▸ **TASK DIRECTIONS**:
A single number is the expected answer: the count of lines in the listing that hold the word "after".

▽

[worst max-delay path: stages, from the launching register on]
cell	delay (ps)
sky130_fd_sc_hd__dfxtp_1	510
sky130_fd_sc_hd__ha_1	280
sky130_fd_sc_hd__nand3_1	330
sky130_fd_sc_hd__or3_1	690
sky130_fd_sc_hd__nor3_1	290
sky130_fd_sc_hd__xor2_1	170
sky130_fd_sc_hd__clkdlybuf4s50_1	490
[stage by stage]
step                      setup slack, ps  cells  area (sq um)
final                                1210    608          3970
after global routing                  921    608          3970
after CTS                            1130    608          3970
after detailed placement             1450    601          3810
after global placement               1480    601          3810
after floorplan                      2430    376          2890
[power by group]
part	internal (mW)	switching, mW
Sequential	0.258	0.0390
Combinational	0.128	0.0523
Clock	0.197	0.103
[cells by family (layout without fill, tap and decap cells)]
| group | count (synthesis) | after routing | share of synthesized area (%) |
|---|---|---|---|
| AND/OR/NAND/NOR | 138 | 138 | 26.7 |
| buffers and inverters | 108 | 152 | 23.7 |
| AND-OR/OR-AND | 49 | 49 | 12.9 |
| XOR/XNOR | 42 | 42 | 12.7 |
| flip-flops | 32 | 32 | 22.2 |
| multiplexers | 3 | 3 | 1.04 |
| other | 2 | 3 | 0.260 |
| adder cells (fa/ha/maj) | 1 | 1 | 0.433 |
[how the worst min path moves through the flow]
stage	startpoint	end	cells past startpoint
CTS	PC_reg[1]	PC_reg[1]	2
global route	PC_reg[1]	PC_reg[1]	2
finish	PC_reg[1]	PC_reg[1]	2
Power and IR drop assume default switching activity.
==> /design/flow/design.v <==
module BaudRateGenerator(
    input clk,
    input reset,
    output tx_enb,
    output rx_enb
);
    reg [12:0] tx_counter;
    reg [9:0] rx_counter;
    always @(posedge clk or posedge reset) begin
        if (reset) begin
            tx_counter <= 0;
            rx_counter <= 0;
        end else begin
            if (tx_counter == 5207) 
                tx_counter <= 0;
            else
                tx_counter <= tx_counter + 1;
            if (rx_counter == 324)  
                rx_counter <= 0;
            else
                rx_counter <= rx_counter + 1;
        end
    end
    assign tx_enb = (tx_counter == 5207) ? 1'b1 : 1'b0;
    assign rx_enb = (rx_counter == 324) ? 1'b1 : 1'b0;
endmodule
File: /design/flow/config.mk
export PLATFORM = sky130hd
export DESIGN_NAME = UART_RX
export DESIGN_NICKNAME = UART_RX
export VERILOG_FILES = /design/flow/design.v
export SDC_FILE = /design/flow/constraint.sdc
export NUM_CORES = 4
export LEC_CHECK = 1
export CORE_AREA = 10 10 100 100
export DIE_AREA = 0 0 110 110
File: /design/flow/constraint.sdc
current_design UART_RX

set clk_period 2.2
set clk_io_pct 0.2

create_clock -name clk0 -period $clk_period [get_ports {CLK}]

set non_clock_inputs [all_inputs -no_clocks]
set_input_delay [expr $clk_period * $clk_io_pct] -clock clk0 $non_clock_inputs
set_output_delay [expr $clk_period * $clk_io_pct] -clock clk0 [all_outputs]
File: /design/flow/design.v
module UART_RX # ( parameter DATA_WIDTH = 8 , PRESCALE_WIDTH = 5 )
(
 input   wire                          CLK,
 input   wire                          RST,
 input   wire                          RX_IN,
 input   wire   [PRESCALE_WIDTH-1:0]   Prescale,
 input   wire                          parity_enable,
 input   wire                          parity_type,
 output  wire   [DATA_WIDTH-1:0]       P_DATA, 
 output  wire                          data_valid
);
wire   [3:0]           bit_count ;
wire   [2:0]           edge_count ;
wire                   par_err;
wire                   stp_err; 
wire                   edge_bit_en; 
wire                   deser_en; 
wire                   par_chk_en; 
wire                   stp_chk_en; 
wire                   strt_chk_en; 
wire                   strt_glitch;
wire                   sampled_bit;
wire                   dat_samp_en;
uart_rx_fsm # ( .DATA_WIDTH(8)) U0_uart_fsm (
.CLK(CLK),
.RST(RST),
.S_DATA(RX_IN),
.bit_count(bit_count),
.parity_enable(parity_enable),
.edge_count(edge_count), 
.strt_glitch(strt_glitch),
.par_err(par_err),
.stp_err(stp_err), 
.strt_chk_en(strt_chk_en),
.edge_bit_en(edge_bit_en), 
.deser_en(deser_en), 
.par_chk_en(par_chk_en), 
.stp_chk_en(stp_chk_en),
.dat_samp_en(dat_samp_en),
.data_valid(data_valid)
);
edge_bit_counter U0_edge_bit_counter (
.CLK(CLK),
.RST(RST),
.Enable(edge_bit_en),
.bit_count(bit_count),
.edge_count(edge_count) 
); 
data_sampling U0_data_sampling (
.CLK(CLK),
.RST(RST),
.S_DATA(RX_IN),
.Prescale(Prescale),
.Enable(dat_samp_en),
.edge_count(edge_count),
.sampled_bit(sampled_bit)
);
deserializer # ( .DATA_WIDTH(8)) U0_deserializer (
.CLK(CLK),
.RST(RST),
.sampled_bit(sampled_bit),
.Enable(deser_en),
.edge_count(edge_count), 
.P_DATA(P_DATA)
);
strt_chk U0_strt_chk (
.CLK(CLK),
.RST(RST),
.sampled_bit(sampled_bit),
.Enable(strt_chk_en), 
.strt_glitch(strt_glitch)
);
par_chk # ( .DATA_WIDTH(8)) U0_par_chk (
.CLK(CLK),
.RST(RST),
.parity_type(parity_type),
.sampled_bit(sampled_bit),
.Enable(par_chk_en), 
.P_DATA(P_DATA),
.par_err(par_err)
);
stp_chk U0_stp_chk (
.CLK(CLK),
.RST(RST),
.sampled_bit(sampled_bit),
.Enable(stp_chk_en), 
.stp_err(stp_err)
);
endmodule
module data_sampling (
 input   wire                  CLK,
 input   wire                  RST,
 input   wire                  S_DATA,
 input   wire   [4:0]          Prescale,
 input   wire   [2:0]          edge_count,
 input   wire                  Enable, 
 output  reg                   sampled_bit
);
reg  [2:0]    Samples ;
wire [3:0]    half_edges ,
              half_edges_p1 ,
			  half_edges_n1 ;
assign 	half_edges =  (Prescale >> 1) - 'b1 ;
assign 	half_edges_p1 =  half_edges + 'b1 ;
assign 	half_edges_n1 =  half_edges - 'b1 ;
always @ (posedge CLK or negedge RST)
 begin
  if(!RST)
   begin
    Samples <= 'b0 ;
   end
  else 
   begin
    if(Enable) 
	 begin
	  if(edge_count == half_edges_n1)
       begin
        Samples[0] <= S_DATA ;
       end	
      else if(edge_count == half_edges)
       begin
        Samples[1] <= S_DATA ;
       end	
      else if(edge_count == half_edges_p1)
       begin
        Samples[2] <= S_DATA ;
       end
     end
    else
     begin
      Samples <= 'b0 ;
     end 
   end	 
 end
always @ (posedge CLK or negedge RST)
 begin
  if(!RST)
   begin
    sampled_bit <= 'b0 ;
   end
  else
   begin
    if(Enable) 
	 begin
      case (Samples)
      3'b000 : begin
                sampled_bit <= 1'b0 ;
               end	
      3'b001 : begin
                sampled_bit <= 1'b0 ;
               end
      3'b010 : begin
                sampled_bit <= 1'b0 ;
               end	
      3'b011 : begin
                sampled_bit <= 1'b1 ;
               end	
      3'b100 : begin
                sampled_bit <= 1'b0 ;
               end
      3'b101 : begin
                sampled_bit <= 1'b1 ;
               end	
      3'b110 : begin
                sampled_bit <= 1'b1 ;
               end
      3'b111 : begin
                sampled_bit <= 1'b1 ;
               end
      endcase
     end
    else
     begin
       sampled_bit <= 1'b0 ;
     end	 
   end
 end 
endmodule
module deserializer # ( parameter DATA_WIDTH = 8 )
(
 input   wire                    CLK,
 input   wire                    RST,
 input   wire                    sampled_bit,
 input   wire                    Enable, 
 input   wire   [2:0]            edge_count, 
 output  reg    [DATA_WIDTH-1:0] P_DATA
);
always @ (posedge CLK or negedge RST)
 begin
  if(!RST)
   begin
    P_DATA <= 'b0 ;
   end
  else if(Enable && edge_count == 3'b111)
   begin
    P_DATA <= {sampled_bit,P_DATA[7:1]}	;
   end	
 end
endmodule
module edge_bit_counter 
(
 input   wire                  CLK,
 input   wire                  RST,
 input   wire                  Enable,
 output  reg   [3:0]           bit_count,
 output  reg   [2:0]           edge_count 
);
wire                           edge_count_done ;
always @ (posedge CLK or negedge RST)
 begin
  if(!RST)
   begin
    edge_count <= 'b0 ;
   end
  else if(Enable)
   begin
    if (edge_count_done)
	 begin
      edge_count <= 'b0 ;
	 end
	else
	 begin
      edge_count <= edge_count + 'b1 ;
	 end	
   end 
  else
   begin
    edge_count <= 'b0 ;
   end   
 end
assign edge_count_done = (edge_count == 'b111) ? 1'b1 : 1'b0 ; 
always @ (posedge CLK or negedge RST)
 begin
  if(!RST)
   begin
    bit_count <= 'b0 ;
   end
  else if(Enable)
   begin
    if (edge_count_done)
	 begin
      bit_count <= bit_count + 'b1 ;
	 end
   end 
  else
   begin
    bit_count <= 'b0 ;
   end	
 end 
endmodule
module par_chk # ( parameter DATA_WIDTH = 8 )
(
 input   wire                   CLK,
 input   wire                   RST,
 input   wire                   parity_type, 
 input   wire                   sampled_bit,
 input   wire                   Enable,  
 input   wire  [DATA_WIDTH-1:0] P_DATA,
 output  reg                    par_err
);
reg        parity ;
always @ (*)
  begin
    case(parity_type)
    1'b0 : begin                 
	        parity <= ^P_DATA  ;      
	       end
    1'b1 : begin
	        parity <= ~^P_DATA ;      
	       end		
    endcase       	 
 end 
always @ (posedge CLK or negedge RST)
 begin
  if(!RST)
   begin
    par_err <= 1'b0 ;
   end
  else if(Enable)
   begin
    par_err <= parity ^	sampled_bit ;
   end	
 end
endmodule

△

▸ **PROBLEM SOLUTION**:
6